Tuesday, May 5, 2009

Do I have a Choice?

It always cracks me up when people say to me, "I don't know how you do it," or "I could never be without my husband for a year," or "It's been 7 months since you've seen him? I couldn't do that!" Sometimes I wonder how I do sometimes. I mean, can you imagine going 7 months without touching your husband? I can't believe I haven't wrapped my arms around him in that long!

But then I think about it - what other choice do I have? It's not like I can fly to Iraq (I thought about it, but I figured if I went to PHL and asked for a round trip ticket to Baghdad, it may raise some red flags). Michael doesn't have a choice - if he did he would be home already. I know some military wives can't handle it and choose to not live the 'Army' life anymore and get a divorce. Seriously. Who does that to someone? That would never even be an option for me. There is no one else I would rather wait for, and although it sucks, he WILL be home soon, laying next to me - naked. Sorry, had to say it. HAHA.

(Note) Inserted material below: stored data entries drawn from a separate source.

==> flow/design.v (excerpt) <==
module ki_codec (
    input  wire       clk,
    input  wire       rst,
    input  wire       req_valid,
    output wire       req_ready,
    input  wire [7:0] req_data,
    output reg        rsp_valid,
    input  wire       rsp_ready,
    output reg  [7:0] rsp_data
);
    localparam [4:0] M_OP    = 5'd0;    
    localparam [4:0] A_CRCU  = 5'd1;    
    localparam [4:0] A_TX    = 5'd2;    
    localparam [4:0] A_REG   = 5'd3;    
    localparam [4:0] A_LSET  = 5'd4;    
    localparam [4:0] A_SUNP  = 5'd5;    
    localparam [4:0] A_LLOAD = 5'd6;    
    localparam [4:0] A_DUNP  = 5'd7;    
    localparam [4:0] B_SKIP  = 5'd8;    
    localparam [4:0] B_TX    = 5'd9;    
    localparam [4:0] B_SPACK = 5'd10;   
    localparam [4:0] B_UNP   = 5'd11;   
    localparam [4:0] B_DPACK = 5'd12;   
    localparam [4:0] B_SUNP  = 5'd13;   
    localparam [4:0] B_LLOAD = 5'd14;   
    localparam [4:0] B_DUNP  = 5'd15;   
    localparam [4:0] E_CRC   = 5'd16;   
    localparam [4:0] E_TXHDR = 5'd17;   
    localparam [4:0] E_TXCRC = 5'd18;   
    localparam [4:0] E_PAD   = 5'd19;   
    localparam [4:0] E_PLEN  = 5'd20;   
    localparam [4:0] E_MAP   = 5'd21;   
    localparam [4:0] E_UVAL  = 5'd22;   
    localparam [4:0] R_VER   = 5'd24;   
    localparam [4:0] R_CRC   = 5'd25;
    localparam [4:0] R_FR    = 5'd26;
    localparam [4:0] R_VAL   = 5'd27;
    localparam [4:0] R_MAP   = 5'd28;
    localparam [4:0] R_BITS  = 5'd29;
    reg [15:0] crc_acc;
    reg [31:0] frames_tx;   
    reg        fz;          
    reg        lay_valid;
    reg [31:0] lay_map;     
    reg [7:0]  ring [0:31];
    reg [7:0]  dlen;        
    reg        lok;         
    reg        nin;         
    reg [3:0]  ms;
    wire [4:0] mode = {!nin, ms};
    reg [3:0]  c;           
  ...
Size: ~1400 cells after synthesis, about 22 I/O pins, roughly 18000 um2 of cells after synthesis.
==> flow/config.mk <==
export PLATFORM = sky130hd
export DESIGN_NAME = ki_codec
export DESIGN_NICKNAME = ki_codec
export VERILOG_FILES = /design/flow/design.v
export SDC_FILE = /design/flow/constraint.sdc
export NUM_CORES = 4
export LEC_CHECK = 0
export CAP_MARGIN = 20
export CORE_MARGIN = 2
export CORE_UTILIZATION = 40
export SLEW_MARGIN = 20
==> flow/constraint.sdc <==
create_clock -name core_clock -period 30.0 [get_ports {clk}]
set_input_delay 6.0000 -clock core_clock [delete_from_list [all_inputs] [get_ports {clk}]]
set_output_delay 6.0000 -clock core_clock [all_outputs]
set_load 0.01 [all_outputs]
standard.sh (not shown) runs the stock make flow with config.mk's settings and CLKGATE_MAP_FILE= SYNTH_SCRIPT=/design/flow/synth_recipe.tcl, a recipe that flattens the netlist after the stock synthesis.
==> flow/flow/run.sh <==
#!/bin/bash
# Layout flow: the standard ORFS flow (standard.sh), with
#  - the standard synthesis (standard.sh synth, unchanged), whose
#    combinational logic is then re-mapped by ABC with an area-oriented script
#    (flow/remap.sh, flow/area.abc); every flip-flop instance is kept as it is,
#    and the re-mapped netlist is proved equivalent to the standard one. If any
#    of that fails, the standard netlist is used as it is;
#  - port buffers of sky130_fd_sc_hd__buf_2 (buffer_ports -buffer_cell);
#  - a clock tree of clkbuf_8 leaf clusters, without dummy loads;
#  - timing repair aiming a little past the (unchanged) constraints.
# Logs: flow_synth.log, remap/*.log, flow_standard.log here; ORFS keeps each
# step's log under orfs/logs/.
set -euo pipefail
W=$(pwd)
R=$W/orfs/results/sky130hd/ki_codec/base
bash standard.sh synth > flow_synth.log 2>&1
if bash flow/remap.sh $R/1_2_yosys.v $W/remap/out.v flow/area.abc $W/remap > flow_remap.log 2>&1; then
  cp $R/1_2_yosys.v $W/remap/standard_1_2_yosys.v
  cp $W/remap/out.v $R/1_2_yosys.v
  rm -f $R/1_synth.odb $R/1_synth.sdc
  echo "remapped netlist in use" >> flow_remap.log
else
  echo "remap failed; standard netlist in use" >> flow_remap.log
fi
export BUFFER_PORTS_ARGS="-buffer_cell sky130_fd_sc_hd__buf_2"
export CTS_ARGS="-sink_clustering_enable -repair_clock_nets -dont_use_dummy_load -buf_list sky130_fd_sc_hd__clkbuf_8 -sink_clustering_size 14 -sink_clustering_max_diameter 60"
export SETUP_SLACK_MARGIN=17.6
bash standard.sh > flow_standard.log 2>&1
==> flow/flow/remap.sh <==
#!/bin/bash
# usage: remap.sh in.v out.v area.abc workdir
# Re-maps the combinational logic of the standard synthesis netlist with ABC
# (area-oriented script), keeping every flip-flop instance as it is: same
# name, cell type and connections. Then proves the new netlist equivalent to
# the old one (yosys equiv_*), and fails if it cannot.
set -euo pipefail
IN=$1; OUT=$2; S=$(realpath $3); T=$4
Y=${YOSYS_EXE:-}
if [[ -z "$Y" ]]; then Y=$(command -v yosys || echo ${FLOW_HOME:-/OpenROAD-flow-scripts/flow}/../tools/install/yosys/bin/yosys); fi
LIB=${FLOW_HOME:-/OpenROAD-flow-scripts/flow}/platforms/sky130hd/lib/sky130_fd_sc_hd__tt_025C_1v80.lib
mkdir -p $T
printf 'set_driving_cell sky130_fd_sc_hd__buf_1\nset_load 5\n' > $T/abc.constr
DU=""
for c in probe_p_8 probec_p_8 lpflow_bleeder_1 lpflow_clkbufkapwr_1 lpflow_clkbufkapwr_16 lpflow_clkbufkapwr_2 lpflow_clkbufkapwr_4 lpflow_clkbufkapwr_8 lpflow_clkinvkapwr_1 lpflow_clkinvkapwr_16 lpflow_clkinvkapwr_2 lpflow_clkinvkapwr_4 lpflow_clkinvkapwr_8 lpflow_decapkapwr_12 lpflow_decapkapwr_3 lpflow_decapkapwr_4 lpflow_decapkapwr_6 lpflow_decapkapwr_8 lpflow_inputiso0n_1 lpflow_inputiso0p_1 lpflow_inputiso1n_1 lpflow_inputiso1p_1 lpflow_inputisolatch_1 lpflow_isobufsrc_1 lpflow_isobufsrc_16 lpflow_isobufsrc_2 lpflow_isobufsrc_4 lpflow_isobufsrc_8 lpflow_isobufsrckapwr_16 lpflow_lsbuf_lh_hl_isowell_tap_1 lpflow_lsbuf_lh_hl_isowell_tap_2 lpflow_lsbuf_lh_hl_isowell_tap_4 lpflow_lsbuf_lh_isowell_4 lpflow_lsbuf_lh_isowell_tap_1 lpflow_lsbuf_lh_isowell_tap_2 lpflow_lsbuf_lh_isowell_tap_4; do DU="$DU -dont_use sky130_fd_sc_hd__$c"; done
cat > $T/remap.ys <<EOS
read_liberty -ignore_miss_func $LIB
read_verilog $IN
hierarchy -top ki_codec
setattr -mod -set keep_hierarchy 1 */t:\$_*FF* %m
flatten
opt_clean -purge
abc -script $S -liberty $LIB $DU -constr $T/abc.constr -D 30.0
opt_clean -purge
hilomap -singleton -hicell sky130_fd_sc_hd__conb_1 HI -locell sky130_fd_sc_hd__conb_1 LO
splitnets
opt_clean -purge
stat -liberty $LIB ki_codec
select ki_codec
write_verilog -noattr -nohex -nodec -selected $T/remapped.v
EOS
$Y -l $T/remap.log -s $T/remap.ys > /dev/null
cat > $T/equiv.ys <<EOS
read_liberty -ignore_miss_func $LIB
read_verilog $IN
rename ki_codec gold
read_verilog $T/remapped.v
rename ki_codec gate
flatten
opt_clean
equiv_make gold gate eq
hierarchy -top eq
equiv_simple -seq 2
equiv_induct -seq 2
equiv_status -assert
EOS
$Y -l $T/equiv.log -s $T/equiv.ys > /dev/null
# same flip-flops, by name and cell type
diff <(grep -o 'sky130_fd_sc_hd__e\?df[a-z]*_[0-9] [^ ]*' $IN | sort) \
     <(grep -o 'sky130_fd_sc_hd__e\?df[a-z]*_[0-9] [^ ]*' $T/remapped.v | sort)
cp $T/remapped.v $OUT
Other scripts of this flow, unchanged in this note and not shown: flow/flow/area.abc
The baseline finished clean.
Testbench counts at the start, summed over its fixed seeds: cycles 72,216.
What follows belongs to an exercise in optimizing a design on an open flow for small area, a short achievable clock period and few clock cycles; a production flow would make more cautious choices.
The RTL was checked by simulation tests, not by an equivalence proof against the original design.
Power and IR drop assume default switching activity.

<file path="flow/design.v">
module stackmat_core (
    input  wire        clk,
    input  wire        rst,
    input  wire        cmd_valid,
    output wire        cmd_ready,
    input  wire [79:0] cmd,
    output wire        rsp_valid,
    output wire [7:0]  rsp_status,
    output wire        rsp_flag,
    output wire [63:0] rsp_val,
    output wire [7:0]  rsp_len,
    output wire        dat_valid,
    output wire [7:0]  dat_byte,
    output wire        tx_valid,
    output wire [3:0]  tx_len,
    output wire [71:0] tx_data,
    input  wire        tx_ack,
    input  wire        tx_err,
    input  wire [7:0]  tx_n
);
    localparam [7:0] OP_FMT   = 8'h01;
    localparam [7:0] OP_CONV  = 8'h02;
    localparam [7:0] OP_CSUM  = 8'h03;
    localparam [7:0] OP_MARK  = 8'h04;
    localparam [7:0] OP_ENC   = 8'h05;
    localparam [7:0] OP_RST   = 8'h10;
    localparam [7:0] OP_START = 8'h11;
    localparam [7:0] OP_STOP  = 8'h12;
    localparam [7:0] OP_TICK  = 8'h13;
    localparam [7:0] OP_ENCS  = 8'h14;
    localparam [7:0] OP_SEND  = 8'h20;
    localparam [7:0] OP_RXB   = 8'h21;
    localparam [7:0] OP_RXE   = 8'h22;
    localparam [7:0] OP_RD    = 8'h30;
    localparam [1:0] ST_UNKNOWN = 2'd0;
    localparam [1:0] ST_RESET   = 2'd1;
    localparam [1:0] ST_RUNNING = 2'd2;
    localparam [1:0] ST_STOPPED = 2'd3;
    localparam [7:0] STATUS_OK      = 8'd0;
    localparam [7:0] STATUS_TXERR   = 8'd1;
    localparam [7:0] STATUS_RXERR   = 8'd2;
    localparam [7:0] STATUS_ILLEGAL = 8'd3;
    localparam [71:0] IDLE_PKT = {8'h0D, 8'h40, 8'h30, 8'h30, 8'h30,
                                  8'h30, 8'h30, 8'h30, 8'h49};
    localparam [3:0] S_IDLE   = 4'd0;    
    localparam [3:0] S_EXEC   = 4'd1;    
    localparam [3:0] S_DIV    = 4'd2;    
    localparam [3:0] S_DIVEND = 4'd3;    
    localparam [3:0] S_STREAM = 4'd4;    
    localparam [3:0] S_RSP    = 4'd5;    
    localparam [3:0] S_SEND   = 4'd6;    
    localparam [1:0] J_CONV = 2'd0;      
    localparam [1:0] J_STOP = 2'd1;      
    localparam [1:0] J_TICK = 2'd2;      
    localparam [1:0] J_FMT  = 2'd3;      
    localparam [1:0] SRC_PKT = 2'd0;
    localparam [1:0] SRC_CAP = 2'd1;
    localparam [1:0] SRC_FMT = 2'd2;
    function [7:0] marker;
        input [1:0] st;
        begin
            case (st)
                ST_UNKNOWN: marker = 8'h00;
                ST_RESET:   marker = 8'h49;
                ST_RUNNING: marker = 8'h20;
                default:    marker = 8'h53;
            endcase
        end
    endfunction
    function [71:0] encode;
        input [1:0]  st;
        input [7:0]  m;
        input [7:0]  s;
        input [15:0] ms;
        reg   [3:0]  d1, d2, d3, d4, d5, d6;
        reg   [7:0]  sum;
        begin
            d1 = m % 10;
            d2 = (s / 10) % 10;
            d3 = s % 10;
            d4 = (ms / 100) % 10;
            d5 = (ms / 10) % 10;
            d6 = ms % 10;
            sum = 8'd64 + d1 + d2 + d3 + d4 + d5 + d6;
            encode = {8'h0D, sum,
                      4'h3, d6, 4'h3, d5, 4'h3, d4,
                      4'h3, d3, 4'h3, d2, 4'h3, d1,
                      marker(st)};
        end
    endfunction
    reg [1:0]  state_q;
    reg [63:0] start_time_q;
    reg [7:0]  min_q;
    reg [7:0]  sec_q;
    reg [15:0] ms_q;
    reg [71:0] pkt_q;
    reg [3:0]  txoff_q;
    reg [63:0] cap_q;
    reg [3:0]  caplen_q;
    reg [3:0]  ctl_q;
    reg [79:0] cw_q;
    reg [7:0]  r_status;
    reg        r_flag;
    reg [63:0] r_val;
    reg [7:0]  r_len;
    reg [1:0]  src_q;        
    reg [7:0]  idx_q;        
    reg [1:0]  job_q;        
    reg        pass_q;       
    reg [63:0] div_q;        
    reg [15:0] div_r;        
    reg [15:0] div_d;        
    reg [6:0]  div_cnt;      
    reg [7:0]  conv_min;     
    reg [4:0]  dig_cnt;      
    reg [4:0]  dig_need;     
    reg [79:0] digits;       
    wire [7:0]  op = cw_q[79:72];
    wire [7:0]  b  = cw_q[71:64];
    wire [63:0] a  = cw_q[63:0];
    reg legal;
    always @(*) begin
        case (op)
            OP_FMT:   legal = 1'b1;
            OP_CONV,
            OP_START,
            OP_STOP,
            OP_TICK:  legal = (b == 8'd0);
            OP_CSUM:  legal = (b == 8'd0) && (a[63:48] == 16'd0);
            OP_MARK:  legal = (b[7:2] == 6'd0) && (a == 64'd0);
            OP_ENC:   legal = (b[7:2] == 6'd0) && (a[63:32] == 32'd0);
            OP_RST,
            OP_ENCS,
            OP_SEND:  legal = (b == 8'd0) && (a == 64'd0);
            OP_RXB,
            OP_RXE:   legal = (a == 64'd0);
            OP_RD:    legal = (b[7:3] == 5'd0) && (a == 64'd0) && (b[2:0] != 3'd7);
            default:  legal = 1'b0;
        endcase
    end
    wire [63:0] elapsed = a - start_time_q;
    wire [7:0] csum = 8'd64 + (a[47:40] - 8'h30) + (a[39:32] - 8'h30)
                            + (a[31:24] - 8'h30) + (a[23:16] - 8'h30)
                            + (a[15:8]  - 8'h30) + (a[7:0]   - 8'h30);
    wire [4:0] fmt_need = (b > 8'd20) ? 5'd20 : b[4:0];
    wire [16:0] div_shift = {div_r, div_q[63]};
    wire        div_ge    = (div_shift >= {1'b0, div_d});
    wire [16:0] div_sub   = div_shift - {1'b0, div_d};
    wire [15:0] div_rnext = div_ge ? div_sub[15:0] : div_shift[15:0];
    wire [7:0] fmt_pos = r_len - 8'd1 - idx_q;
    wire [3:0] fmt_dig = digits[fmt_pos[4:0]*4 +: 4];
    reg [7:0] stream_byte;
    always @(*) begin
        case (src_q)
            SRC_PKT: stream_byte = pkt_q[idx_q[3:0]*8 +: 8];
            SRC_CAP: stream_byte = cap_q[idx_q[2:0]*8 +: 8];
            default: stream_byte = (fmt_pos < 8'd20) ? {4'h3, fmt_dig} : 8'h30;
        endcase
    end
    assign cmd_ready  = (ctl_q == S_IDLE);
    assign rsp_valid  = (ctl_q == S_RSP);
    assign rsp_status = r_status;
    assign rsp_flag   = r_flag;
    assign rsp_val    = r_val;
    assign rsp_len    = r_len;
    assign dat_valid  = (ctl_q == S_STREAM);
    assign dat_byte   = stream_byte;
    assign tx_valid   = (ctl_q == S_SEND);
    assign tx_len     = 4'd9 - txoff_q;
    assign tx_data    = pkt_q >> {txoff_q, 3'b000};
    wire [3:0] tx_left = 4'd9 - txoff_q;
    wire [3:0] tx_step = (tx_n > {4'd0, tx_left}) ? tx_left : tx_n[3:0];
    task start_div;
        input [63:0] dividend;
        input [15:0] divisor;
        begin
            div_q   <= dividend;
            div_r   <= 16'd0;
            div_d   <= divisor;
            div_cnt <= 7'd64;
            ctl_q   <= S_DIV;
        end
    endtask
    task respond;
        input [7:0]  status;
        input        flag;
        input [63:0] val;
        begin
            r_status <= status;
            r_flag   <= flag;
            r_val    <= val;
            r_len    <= 8'd0;
            ctl_q    <= S_RSP;
        end
    endtask
    task stream;
        input [1:0] src;
        input [7:0] len;
        input       flag;
        begin
            r_status <= STATUS_OK;
            r_flag   <= flag;
            r_val    <= 64'd0;
            r_len    <= len;
            src_q    <= src;
            idx_q    <= 8'd0;
            ctl_q    <= (len == 8'd0) ? S_RSP : S_STREAM;
        end
    endtask
    always @(posedge clk) begin
        if (rst) begin
            ctl_q        <= S_IDLE;
            state_q      <= ST_RESET;
            start_time_q <= 64'd0;
            min_q        <= 8'd0;
            sec_q        <= 8'd0;
            ms_q         <= 16'd0;
            pkt_q        <= IDLE_PKT;
            txoff_q      <= 4'd0;
            caplen_q     <= 4'd0;
        end else begin
            case (ctl_q)
                S_IDLE: begin
                    if (cmd_valid) begin
                        cw_q  <= cmd;
                        ctl_q <= S_EXEC;
                    end
                end
                S_EXEC: begin
                    if (!legal) begin
                        respond(STATUS_ILLEGAL, 1'b0, 64'd0);
                    end else begin
                        case (op)
                            OP_FMT: begin
                                job_q    <= J_FMT;
                                dig_cnt  <= 5'd0;
                                dig_need <= fmt_need;
                                if (fmt_need == 5'd0)
                                    stream(SRC_FMT, b, 1'b0);
                                else
                                    start_div(a, 16'd10);
                            end
                            OP_CONV: begin
                                job_q  <= J_CONV;
                                pass_q <= 1'b0;
                                start_div(a, 16'd60000);
                            end
                            OP_CSUM: respond(STATUS_OK, 1'b0, {56'd0, csum});
                            OP_MARK: respond(STATUS_OK, 1'b0, {56'd0, marker(b[1:0])});
                            OP_ENC: begin
                                pkt_q <= encode(b[1:0], a[31:24], a[23:16], a[15:0]);
                                stream(SRC_PKT, 8'd9, 1'b0);
                            end
                            OP_RST: begin
                                state_q <= ST_RESET;
                                min_q   <= 8'd0;
                                sec_q   <= 8'd0;
                                ms_q    <= 16'd0;
                                respond(STATUS_OK, 1'b1, 64'd0);
                            end
                            OP_START: begin
                                if (state_q == ST_RESET) begin
                                    start_time_q <= a;
                                    state_q      <= ST_RUNNING;
                                    respond(STATUS_OK, 1'b1, 64'd0);
                                end else begin
                                    respond(STATUS_OK, 1'b0, 64'd0);
                                end
                            end
                            OP_STOP: begin
                                if (state_q == ST_RUNNING) begin
                                    job_q  <= J_STOP;
                                    pass_q <= 1'b0;
                                    start_div(elapsed, 16'd60000);
                                end else begin
                                    respond(STATUS_OK, 1'b0, 64'd0);
                                end
                            end
                            OP_TICK: begin
                                job_q  <= J_TICK;
                                pass_q <= 1'b0;
                                start_div(elapsed, 16'd60000);
                            end
                            OP_ENCS: begin
                                pkt_q <= encode(state_q, min_q, sec_q, ms_q);
                                stream(SRC_PKT, 8'd9, 1'b0);
                            end
                            OP_SEND: begin
                                txoff_q <= 4'd0;
                                ctl_q   <= S_SEND;
                            end
                            OP_RXB: begin
                                if (b == 8'h00 || b == 8'h0D || caplen_q == 4'd8) begin
                                    caplen_q <= 4'd0;
                                    stream(SRC_CAP, {4'd0, caplen_q}, 1'b1);
                                end else begin
                                    cap_q[caplen_q[2:0]*8 +: 8] <= b;
                                    caplen_q <= caplen_q + 4'd1;
                                    respond(STATUS_OK, 1'b0, 64'd0);
                                end
                            end
                            OP_RXE: respond(STATUS_RXERR, 1'b0, {56'd0, b});
                            default: begin   
                                case (b[2:0])
                                    3'd0: respond(STATUS_OK, 1'b0, {62'd0, state_q});
                                    3'd1: respond(STATUS_OK, 1'b0, start_time_q);
                                    3'd2: respond(STATUS_OK, 1'b0,
                                                  {32'd0, min_q, sec_q, ms_q});
                                    3'd3: stream(SRC_PKT, 8'd9, 1'b0);
                                    3'd4: respond(STATUS_OK, 1'b0, {60'd0, txoff_q});
                                    3'd5: respond(STATUS_OK, 1'b0, {60'd0, caplen_q});
                                    default: stream(SRC_CAP, {4'd0, caplen_q}, 1'b0);
                                endcase
                            end
                        endcase
                    end
                end
                S_DIV: begin
                    div_q   <= {div_q[62:0], div_ge};
                    div_r   <= div_rnext;
                    div_cnt <= div_cnt - 7'd1;
                    if (div_cnt == 7'd1)
                        ctl_q <= S_DIVEND;
                end
                S_DIVEND: begin
                    if (job_q == J_FMT) begin
                        digits[dig_cnt*4 +: 4] <= div_r[3:0];
                        dig_cnt <= dig_cnt + 5'd1;
                        if (dig_cnt + 5'd1 == dig_need)
                            stream(SRC_FMT, b, 1'b0);
                        else
                            start_div(div_q, 16'd10);
                    end else if (!pass_q) begin
                        conv_min <= div_q[7:0];
                        pass_q   <= 1'b1;
                        start_div({48'd0, div_r}, 16'd1000);
                    end else begin
                        case (job_q)
                            J_CONV: respond(STATUS_OK, 1'b0,
                                            {32'd0, conv_min, div_q[7:0], div_r});
                            J_STOP: begin
                                min_q   <= conv_min;
                                sec_q   <= div_q[7:0];
                                ms_q    <= div_r;
                                state_q <= ST_STOPPED;
                                respond(STATUS_OK, 1'b1, 64'd0);
                            end
                            default: begin   
                                pkt_q <= encode(ST_RUNNING, conv_min, div_q[7:0], div_r);
                                stream(SRC_PKT, 8'd9, 1'b0);
                            end
                        endcase
                    end
                end
                S_STREAM: begin
                    idx_q <= idx_q + 8'd1;
                    if (idx_q + 8'd1 == r_len)
                        ctl_q <= S_RSP;
                end
                S_RSP: begin
                    ctl_q <= S_IDLE;
                end
                S_SEND: begin
                    if (tx_ack) begin
                        if (tx_err) begin
                            respond(STATUS_TXERR, 1'b0, {56'd0, tx_n});
                        end else begin
                            txoff_q <= txoff_q + tx_step;
                            if (txoff_q + tx_step == 4'd9)
                                respond(STATUS_OK, 1'b0, 64'd0);
                        end
                    end
                end
                default: ctl_q <= S_IDLE;
            endcase
        end
    end
endmodule
</file>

So when people say to me now, "I could never do it," I say to them, yes you can, you don't have any other choice. You take each day one day at a time, and thank God when you crawl into bed at night because you can mark another day off the calendar.

46 days...

1 comment:

Gabe Dubis said...

I hope you had a fun Cinco De Mayo. Courtney has been swamped with promotion retention stuff so we didn't do too much celebrating. Plus I smashed my toe into the side of the couch, now it's black and blue so we'll see how running on that feels. Courntey and I went to see a realtor yesterday and we're going to look at a house on Friday morning. Courtney is taking the day off. We'll take some pictures and let you know how it goes. Sorry I haven't been posting a lot lately. I even say where you asked your faithful readers about their weekend. Sorry I didn't respond. You know I need more instant gratification, so you should start a Twitter account. J/K.

You do it because your Kelly Sharp and you're awesome.